Mumbai University > Information Technology > Sem5 > Operating System

Marks: 5M

Year: Dec 14

• A semaphore is hardware or a software tag variable whose value indicates the status of a common resource. Its purpose is to lock the resource being used.

• A process which needs the resource will check the semaphore for determining the status of the resource followed by the decision for proceeding.

• A semaphore is a synchronization object that controls access by multiple processes to a common resource in a parallel programming environment.

• Semaphores are widely used to control access to files and shared memory.

• The three basic functionalities associated with semaphores are set, check and wait until it clears to set it again.

• Semaphores are used to address benchmark synchronization problems. Semaphores are normally implemented using file descriptors. Semaphore creations are not atomic.

• If two processes try to create, initialize and use a semaphore at the same time, a race condition is created.

• Semaphores are created and initialized to a positive value to show the availability of a resource to be used. Semaphores can be implemented through interrupts or by using test-set operations.

• Every semaphore maintains sets of permits. It restricts the number of threads accessing the resources.

• Semaphores with only one permit and initialized to one serve as mutual exclusion locks.

• They are referred to as such because they have only two states: permit available or zero permits available.

• This encloses the property so that a lock can be released by a thread other than the owner, helping in deadlock recovery.

• Semaphores are used for mutual exclusions where the semaphore has an initial value of one, and P () and V () are called before and after the critical sections.

  There are two types of semaphores:

  1) Binary Semaphore

  2) Counting Semaphore

  1) Binary Semaphore:

  • Binary semaphore is a semaphore with the integer value ranges over 0 and 1 whereas the counting semaphore's integer value ranges over unrestricted domain.

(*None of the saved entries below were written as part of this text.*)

===== src/rtl/vga_text_sched.sv =====
// Text-row prefetch scheduler: shares one text-RAM port between row prefetch into a
// double-buffered line store and host character writes, with display reads taking priority.
module vga_text_sched #(
    parameter int unsigned ADDR_W = 4,
    parameter int unsigned CODE_W = 8
) (
    input  logic                CLK_25,
    input  logic                RST,
    input  logic                LINE_START,
    input  logic [3:0]          ROW_SEL,
    input  logic                HOST_VALID,
    output logic                HOST_READY,
    input  logic [4+ADDR_W-1:0] HOST_ADDR,
    input  logic [CODE_W-1:0]   HOST_DATA,
    output logic [4+ADDR_W-1:0] RAM_ADDR,
    output logic                RAM_WE,
    output logic [CODE_W-1:0]   RAM_WDATA,
    input  logic [CODE_W-1:0]   RAM_RDATA,
    input  logic [ADDR_W-1:0]   CHAR_IDX,
    output logic [CODE_W-1:0]   CHAR_CODE,
    output logic                FETCH_DONE,
    output logic                OVERRUN,
    input  logic                CLR_OVR
);

    localparam int unsigned N = 2 ** ADDR_W;

    localparam logic [1:0] StIdle  = 2'd0;
    localparam logic [1:0] StFetch = 2'd1;
    localparam logic [1:0] StDrain = 2'd2;

    logic [1:0]        state_q, state_d;
    logic [ADDR_W-1:0] cnt_q, cnt_d;
    logic [3:0]        row_q, row_d;
    logic              act_sel_q, act_sel_d;
    logic              done_q, done_d;
    logic              ovr_q, ovr_d;
    logic [CODE_W-1:0] char_q;
    logic [CODE_W-1:0] buf_q [2][N];

    logic              shadow_we;
    logic [ADDR_W-1:0] shadow_idx;
    logic              shadow_sel;
    logic              host_ok;

    assign shadow_sel = ~act_sel_q;

    always_comb begin
        state_d    = state_q;
        cnt_d      = cnt_q;
        row_d      = row_q;
        act_sel_d  = act_sel_q;
        done_d     = 1'b0;
        shadow_we  = 1'b0;
        shadow_idx = cnt_q - 1'b1;
        case (state_q)
            StIdle: begin
                if (LINE_START) begin
                    row_d   = ROW_SEL;
                    cnt_d   = '0;
                    state_d = StFetch;
                end
            end
            StFetch: begin
                // Read data lags the address by one cycle, so cell cnt-1 lands now.
                shadow_we = (cnt_q != '0);
                if (cnt_q == {ADDR_W{1'b1}}) begin
                    state_d = StDrain;
                end else begin
                    cnt_d = cnt_q + 1'b1;
                end
            end
            StDrain: begin
                shadow_we  = 1'b1;
                shadow_idx = {ADDR_W{1'b1}};
                state_d    = StIdle;
                act_sel_d  = ~act_sel_q;
                done_d     = 1'b1;
            end
            default: state_d = StIdle;
        endcase

        ovr_d = ovr_q;
        if (CLR_OVR) begin
            ovr_d = 1'b0;
        end
        if (LINE_START && (state_q != StIdle)) begin
            ovr_d = 1'b1;
        end
    end

    always_ff @(posedge CLK_25) begin
        if (RST) begin
            state_q   <= StIdle;
            cnt_q     <= '0;
            row_q     <= '0;
            act_sel_q <= 1'b0;
            done_q    <= 1'b0;
            ovr_q     <= 1'b0;
            char_q    <= '0;
            for (int i = 0; i < N; i++) begin
                buf_q[0][i] <= '0;
                buf_q[1][i] <= '0;
            end
        end else begin
            state_q   <= state_d;
            cnt_q     <= cnt_d;
            row_q     <= row_d;
            act_sel_q <= act_sel_d;
            done_q    <= done_d;
            ovr_q     <= ovr_d;
            char_q    <= buf_q[act_sel_q][CHAR_IDX];
            if (shadow_we) begin
                buf_q[shadow_sel][shadow_idx] <= RAM_RDATA;
            end
        end
    end

    // Outputs are forced low combinationally so they hold their idle values throughout reset.
    always_comb begin
        host_ok    = (state_q == StIdle) && !LINE_START && !RST;
        HOST_READY = host_ok;
        RAM_WE     = host_ok && HOST_VALID;
        RAM_ADDR   = '0;
        RAM_WDATA  = '0;
        if (RAM_WE) begin
            RAM_ADDR  = HOST_ADDR;
            RAM_WDATA = HOST_DATA;
        end else if ((state_q == StFetch) && !RST) begin
            RAM_ADDR = {row_q, cnt_q};
        end
        CHAR_CODE  = RST ? '0 : char_q;
        FETCH_DONE = done_q && !RST;
        OVERRUN    = ovr_q && !RST;
    end

endmodule
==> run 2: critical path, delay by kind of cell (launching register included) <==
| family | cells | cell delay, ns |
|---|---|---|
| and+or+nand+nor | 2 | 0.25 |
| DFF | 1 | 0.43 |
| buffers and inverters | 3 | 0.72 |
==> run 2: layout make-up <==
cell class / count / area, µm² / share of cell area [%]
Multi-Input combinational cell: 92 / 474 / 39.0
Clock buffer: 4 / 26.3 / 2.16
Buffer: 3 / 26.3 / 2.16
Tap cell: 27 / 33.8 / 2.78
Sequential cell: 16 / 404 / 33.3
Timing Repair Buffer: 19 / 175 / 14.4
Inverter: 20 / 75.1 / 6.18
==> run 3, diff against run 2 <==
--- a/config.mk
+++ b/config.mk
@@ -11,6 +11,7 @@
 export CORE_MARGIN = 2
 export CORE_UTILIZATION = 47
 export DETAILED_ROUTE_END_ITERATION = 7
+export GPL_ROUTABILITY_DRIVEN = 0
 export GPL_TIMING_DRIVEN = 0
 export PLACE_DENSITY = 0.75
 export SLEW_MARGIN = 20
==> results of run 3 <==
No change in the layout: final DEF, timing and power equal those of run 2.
### src/rtl/uart_pkg.sv
// Constants and state encoding shared by the UART transmit and receive paths.
package uart_pkg;

  localparam int DBIT       = 8;
  localparam int SB_TICK    = 32;
  localparam int OVERSAMPLE = 16;

  localparam int SCNT_W = $clog2(SB_TICK);
  localparam int NCNT_W = $clog2(DBIT);

  localparam logic [SCNT_W-1:0] OS_LAST   = SCNT_W'(OVERSAMPLE - 1);
  localparam logic [SCNT_W-1:0] STOP_LAST = SCNT_W'(SB_TICK - 1);
  localparam logic [NCNT_W-1:0] DBIT_LAST = NCNT_W'(DBIT - 1);

  typedef enum logic [1:0] {
    IDLE  = 2'd0,
    START = 2'd1,
    DATA  = 2'd2,
    STOP  = 2'd3
  } uart_state_t;

  // A divisor below 2 degenerates to one s_tick per clock.
  function automatic logic [9:0] clamp_div(input logic [9:0] n);
    return (n < 10'd2) ? 10'd1 : n;
  endfunction

endpackage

  • Binary semaphores are easier to implement comparing with the counting semaphore.

  • Binary semaphore allows only one thread to access the resource at a time. But counting semaphore allows N accesses at a time.

  • The 2 operations that are defined for binary semaphores are take and release.

  1. Take -Taking a binary semaphore brings it in the “taken” state, trying to take a semaphore that is already taken enters the invoking thread into a waiting queue.

  2. Release -Releasing a binary semaphore brings it in the “not taken” state if there are not queued threads. If there are queued threads then a thread is removed from the queue and resumed, the binary semaphore remains in the “taken” state. Releasing a semaphore that is already in its “not taken” state has no effect.

  

• Binary semaphores have no ownership attribute and can be released by any thread or interrupt handler regardless of who performed the last take operation.

• Because of these binary semaphores are often used to synchronize threads with external events implemented as ISRs, for example waiting for a packet from a network or waiting that a button is pressed.

  2) Counting Semaphore:

  • Counting Semaphore may have value to be greater than one, typically used to allocate resources from a pool of identical resources.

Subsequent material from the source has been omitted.